[Opening Data provided section]

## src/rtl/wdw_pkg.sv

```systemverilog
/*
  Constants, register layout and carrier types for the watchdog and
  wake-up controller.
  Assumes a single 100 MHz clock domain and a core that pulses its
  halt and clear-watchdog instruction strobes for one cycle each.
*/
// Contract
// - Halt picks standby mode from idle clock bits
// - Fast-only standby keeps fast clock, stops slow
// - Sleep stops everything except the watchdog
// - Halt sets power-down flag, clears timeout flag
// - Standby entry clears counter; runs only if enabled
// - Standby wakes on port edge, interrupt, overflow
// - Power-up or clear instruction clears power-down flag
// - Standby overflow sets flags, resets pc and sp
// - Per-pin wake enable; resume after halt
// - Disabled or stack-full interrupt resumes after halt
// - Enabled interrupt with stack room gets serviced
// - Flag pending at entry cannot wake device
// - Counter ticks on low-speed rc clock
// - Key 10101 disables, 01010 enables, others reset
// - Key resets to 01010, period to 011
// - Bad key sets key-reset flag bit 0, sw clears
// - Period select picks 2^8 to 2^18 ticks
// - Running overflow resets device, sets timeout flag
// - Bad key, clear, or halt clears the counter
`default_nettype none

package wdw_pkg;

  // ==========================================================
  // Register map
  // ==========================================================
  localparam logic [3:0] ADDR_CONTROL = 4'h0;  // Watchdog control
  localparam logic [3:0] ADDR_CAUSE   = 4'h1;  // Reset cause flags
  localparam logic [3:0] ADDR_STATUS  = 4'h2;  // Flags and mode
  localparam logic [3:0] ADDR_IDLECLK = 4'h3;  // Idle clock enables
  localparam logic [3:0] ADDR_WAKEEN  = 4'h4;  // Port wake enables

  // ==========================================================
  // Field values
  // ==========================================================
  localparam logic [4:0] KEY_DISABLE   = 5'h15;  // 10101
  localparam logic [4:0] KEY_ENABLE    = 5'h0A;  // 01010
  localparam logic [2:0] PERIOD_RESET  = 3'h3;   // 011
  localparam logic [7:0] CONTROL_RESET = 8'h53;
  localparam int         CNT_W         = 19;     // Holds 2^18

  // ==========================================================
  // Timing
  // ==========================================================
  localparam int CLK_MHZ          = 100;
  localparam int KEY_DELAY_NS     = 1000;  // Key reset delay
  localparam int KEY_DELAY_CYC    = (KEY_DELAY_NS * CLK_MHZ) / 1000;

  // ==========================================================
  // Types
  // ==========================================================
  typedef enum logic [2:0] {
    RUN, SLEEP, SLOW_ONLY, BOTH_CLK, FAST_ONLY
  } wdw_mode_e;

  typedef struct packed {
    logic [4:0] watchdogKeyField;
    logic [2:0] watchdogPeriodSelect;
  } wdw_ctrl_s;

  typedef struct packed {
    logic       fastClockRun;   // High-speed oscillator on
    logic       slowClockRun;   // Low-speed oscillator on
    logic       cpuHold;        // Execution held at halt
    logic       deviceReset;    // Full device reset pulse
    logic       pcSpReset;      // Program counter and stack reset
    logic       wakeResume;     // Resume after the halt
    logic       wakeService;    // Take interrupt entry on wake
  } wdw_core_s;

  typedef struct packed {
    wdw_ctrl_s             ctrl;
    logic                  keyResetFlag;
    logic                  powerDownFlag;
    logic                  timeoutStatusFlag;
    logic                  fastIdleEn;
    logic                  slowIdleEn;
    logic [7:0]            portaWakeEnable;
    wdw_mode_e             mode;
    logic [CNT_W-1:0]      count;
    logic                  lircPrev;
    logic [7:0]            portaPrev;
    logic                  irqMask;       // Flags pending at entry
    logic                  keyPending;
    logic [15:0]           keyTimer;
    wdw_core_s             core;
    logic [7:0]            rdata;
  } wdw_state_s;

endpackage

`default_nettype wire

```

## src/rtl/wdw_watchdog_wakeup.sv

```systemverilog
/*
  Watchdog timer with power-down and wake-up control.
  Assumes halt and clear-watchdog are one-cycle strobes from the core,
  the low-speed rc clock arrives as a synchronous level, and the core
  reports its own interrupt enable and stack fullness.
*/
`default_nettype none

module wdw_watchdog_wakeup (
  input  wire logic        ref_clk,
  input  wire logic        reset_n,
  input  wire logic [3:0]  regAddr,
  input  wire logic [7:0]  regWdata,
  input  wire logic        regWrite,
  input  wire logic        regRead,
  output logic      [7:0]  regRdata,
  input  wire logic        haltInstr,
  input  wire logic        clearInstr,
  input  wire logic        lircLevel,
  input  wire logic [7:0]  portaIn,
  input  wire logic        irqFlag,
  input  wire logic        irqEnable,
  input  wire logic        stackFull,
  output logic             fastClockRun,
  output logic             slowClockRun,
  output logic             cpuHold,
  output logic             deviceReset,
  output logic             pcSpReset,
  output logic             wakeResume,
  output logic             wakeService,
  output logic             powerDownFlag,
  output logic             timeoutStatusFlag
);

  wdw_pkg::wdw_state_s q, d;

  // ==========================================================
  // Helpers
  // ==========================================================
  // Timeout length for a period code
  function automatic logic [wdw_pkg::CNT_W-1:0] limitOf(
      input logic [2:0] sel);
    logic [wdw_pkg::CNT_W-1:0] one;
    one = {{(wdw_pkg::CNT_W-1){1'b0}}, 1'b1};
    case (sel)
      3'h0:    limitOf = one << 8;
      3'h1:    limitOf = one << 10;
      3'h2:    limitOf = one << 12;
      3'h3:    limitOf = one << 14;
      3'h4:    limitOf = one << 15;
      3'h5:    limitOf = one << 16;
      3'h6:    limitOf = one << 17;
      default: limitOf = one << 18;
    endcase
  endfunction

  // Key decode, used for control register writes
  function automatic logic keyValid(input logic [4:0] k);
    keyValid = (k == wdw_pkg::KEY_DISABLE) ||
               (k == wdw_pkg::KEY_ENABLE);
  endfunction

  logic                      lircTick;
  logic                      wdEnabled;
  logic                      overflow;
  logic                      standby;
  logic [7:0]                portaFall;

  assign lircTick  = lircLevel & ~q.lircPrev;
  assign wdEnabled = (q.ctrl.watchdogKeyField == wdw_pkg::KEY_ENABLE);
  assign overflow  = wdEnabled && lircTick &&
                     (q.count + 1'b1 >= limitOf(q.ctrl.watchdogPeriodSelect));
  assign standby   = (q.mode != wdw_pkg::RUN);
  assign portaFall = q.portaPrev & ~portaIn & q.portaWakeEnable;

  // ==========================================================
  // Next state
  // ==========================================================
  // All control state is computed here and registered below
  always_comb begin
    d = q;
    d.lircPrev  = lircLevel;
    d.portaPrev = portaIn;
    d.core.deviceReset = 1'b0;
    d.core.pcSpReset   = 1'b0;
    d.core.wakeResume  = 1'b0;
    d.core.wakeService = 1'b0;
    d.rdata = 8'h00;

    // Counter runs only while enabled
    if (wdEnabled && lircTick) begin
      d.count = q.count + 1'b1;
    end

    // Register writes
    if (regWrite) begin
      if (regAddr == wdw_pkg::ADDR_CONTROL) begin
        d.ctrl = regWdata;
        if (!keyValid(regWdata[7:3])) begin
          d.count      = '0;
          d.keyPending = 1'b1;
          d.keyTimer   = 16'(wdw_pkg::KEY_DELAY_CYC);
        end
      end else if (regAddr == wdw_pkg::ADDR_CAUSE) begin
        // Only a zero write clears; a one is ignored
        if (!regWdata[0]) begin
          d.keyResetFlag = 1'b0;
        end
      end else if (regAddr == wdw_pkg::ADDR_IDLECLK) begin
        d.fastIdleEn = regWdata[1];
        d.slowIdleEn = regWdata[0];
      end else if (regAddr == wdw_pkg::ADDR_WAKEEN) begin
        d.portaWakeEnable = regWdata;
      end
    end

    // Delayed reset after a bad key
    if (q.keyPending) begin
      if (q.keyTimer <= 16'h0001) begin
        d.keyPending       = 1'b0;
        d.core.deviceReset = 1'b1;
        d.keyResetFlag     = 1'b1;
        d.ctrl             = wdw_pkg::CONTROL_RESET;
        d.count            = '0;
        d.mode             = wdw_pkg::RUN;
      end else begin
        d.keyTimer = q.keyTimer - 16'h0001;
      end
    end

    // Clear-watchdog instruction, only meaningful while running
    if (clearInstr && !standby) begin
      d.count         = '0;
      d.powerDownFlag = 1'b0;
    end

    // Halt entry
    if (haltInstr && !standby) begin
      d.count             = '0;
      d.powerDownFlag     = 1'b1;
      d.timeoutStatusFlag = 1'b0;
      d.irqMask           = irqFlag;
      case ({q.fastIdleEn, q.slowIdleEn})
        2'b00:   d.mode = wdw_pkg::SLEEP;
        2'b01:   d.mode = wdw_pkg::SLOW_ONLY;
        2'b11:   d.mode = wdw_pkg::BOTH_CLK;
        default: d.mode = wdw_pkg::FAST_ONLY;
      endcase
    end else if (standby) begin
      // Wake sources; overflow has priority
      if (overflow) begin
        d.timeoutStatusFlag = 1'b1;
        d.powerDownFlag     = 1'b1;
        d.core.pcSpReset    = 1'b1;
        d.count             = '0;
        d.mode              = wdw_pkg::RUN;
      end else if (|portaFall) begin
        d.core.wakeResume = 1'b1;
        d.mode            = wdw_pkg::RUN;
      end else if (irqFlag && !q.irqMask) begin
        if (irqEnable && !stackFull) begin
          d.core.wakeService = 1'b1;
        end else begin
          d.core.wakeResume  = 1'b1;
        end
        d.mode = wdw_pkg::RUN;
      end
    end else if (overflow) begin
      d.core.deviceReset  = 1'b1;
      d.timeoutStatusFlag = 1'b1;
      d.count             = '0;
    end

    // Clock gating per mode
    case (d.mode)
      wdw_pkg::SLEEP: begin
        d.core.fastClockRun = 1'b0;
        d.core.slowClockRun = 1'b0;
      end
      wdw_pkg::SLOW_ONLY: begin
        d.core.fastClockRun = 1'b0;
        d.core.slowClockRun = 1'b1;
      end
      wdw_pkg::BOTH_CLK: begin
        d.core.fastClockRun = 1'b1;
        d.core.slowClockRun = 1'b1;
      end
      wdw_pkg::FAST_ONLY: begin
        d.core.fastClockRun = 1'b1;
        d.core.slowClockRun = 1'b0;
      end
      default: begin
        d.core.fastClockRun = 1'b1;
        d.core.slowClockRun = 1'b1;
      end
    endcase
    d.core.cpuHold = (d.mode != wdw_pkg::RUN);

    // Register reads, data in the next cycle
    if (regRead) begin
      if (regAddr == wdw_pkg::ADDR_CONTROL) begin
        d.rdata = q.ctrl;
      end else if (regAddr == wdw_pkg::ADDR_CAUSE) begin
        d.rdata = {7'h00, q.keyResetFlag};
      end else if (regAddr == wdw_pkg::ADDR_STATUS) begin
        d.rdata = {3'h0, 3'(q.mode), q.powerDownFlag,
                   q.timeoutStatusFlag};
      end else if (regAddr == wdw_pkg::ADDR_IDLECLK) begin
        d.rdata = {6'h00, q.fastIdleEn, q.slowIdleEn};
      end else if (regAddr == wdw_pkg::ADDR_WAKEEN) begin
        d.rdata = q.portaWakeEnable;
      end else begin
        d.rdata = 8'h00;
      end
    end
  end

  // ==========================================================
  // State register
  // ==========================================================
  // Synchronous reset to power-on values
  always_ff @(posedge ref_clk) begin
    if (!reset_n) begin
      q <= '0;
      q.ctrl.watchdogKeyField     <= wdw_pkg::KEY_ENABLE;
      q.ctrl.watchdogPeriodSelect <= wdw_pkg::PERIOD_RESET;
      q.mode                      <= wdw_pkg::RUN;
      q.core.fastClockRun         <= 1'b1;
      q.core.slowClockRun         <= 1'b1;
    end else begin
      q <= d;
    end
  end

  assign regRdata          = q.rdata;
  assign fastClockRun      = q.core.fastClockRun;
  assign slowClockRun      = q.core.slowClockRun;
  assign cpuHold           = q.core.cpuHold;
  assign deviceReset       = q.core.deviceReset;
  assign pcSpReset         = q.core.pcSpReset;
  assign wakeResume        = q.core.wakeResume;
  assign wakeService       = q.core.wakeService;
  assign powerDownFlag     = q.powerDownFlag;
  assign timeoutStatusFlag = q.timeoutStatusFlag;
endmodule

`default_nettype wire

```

[Closing Data provided section]
[Opening Data provided section]

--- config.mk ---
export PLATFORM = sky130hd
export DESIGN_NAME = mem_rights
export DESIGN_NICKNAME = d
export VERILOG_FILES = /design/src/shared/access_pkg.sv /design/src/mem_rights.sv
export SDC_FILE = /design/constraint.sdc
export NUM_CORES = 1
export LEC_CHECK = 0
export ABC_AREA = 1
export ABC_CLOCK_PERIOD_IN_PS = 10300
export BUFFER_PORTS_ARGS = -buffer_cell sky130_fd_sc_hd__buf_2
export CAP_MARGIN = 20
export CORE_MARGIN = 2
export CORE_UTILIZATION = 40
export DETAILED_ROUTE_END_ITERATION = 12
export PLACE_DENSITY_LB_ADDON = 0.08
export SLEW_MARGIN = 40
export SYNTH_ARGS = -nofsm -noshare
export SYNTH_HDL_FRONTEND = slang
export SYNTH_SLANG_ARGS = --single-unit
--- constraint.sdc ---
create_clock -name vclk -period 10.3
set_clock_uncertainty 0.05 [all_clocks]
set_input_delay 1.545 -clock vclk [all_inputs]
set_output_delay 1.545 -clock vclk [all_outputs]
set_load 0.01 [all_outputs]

[Closing Data provided section]
[Opening Data provided section]

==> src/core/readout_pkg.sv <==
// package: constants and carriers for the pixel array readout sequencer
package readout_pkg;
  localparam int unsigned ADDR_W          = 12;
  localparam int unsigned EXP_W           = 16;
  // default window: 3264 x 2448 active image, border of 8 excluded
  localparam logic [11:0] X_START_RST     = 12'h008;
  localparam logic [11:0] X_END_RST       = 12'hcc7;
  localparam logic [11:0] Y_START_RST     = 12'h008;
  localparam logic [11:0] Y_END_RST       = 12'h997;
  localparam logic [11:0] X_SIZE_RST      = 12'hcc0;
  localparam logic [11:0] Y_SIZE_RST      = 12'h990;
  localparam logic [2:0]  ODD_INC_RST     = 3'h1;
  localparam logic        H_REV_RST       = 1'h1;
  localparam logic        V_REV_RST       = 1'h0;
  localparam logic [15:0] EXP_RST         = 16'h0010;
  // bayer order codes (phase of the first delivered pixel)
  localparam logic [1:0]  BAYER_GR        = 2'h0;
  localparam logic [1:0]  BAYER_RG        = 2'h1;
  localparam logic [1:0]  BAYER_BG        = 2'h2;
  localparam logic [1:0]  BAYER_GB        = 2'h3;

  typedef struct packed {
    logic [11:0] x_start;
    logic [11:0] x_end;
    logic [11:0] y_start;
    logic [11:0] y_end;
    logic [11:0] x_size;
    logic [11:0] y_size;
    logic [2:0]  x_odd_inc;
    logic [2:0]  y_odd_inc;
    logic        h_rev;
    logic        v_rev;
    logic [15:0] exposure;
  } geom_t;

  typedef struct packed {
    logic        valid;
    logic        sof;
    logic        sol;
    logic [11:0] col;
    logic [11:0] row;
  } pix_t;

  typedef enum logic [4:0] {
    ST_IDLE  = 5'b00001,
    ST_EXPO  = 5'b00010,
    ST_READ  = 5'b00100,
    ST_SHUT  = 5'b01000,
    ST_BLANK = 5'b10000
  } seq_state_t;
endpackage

[Closing Data provided section]

Using the records above, gather all lines where the string "speed" is present.

// - Counter ticks on low-speed rc clock
    logic       fastClockRun;   // High-speed oscillator on
    logic       slowClockRun;   // Low-speed oscillator on
  the low-speed rc clock arrives as a synchronous level, and the core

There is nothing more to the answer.